Quali spazi per nuove autonomie ci sono oggi in Catalogna, dunque?
Ripeto, l’errore è stata l’assenza di dialogo politico, almeno dall’approvazione dello Statuto di Autonomia catalano del 2006. Ognuno si è arroccato sulle proprie posizioni. Con il rigore legalista di Madrid o con la difesa della via unilaterale di Barcellona non si risolvono i problemi: se Rajoy avesse fatto un’offerta anche minima di dialogo al governo catalano, il conflitto non sarebbe giunto al punto in cui siamo. Ma lo stesso dicasi del governo catalano. Si tenga comunque presente che la Catalogna ha un’autonomia molto ampia, maggiore di quella che hanno, ad esempio, Veneto e Lombardia. Sanità e scuola sono di competenza regionale, esiste una forza di polizia catalana, che dipende dal governo catalano, ecc. Ora ricondurre al dialogo questa situazione è estremamente difficile anche perché mancano, da una parte e dall’altra, dirigenti politici che sappiano guardare oltre l’orizzonte. Rajoy e Puigdemont dovrebbero farsi da parte. Ci vorrebbe qualcuno che abbia il coraggio di proporre un compromesso importante che permetta di siglare un nuovo patto, come si fece durante la transizione alla democrazia.

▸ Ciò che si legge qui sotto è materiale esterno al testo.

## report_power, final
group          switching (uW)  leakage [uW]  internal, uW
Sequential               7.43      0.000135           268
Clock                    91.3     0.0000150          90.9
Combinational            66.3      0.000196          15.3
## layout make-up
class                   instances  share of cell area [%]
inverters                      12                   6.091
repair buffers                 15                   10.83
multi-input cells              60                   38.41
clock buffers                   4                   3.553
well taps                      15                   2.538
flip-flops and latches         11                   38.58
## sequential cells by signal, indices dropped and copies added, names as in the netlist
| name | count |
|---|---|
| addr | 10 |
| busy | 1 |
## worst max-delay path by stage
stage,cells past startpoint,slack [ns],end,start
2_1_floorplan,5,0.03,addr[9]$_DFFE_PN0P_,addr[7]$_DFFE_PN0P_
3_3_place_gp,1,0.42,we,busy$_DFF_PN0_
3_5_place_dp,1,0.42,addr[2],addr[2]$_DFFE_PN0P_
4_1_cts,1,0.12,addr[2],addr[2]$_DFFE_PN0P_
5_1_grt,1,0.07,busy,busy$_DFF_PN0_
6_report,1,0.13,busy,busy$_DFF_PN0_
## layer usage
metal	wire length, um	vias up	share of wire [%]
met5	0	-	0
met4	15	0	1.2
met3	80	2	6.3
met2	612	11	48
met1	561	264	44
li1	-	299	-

Cosa pensa dell’autodeterminazione di alcune minoranze, anche fuori dei confini spagnoli?
Credo che sia ovvio che un Paese abbia come uno degli articoli fondamentali della propria Carta costituzionale l’unità territoriale. Ciò nonostante, ci sono anche casi in cui si sono tenuti referendum di autodeterminazione. Si pensi alla Scozia o al Quebec. Non che le Costituzioni del Regno Unito e del Canada prevedessero il diritto di autodeterminazione dei popoli, ma si è giunti a un accordo politico, a una mediazione che ha permesso la celebrazione dello strumento referendario. Modalità ce ne sono tante e la Costituzione spagnola, in realtà, permetterebbe un referedum non vincolante anche sulla questione catalana, attraverso l’articolo 92. Ma il blocco di Madrid in tal senso è stato netto. Come anche l’incapacità degli indipendentisti di cercare di costruire alleanze nel resto della Spagna. Con Podemos, con le confluenze municipaliste e con i baschi sarebbe stato possibile. Detto questo, l’unica via possibile è il dialogo. Sempre.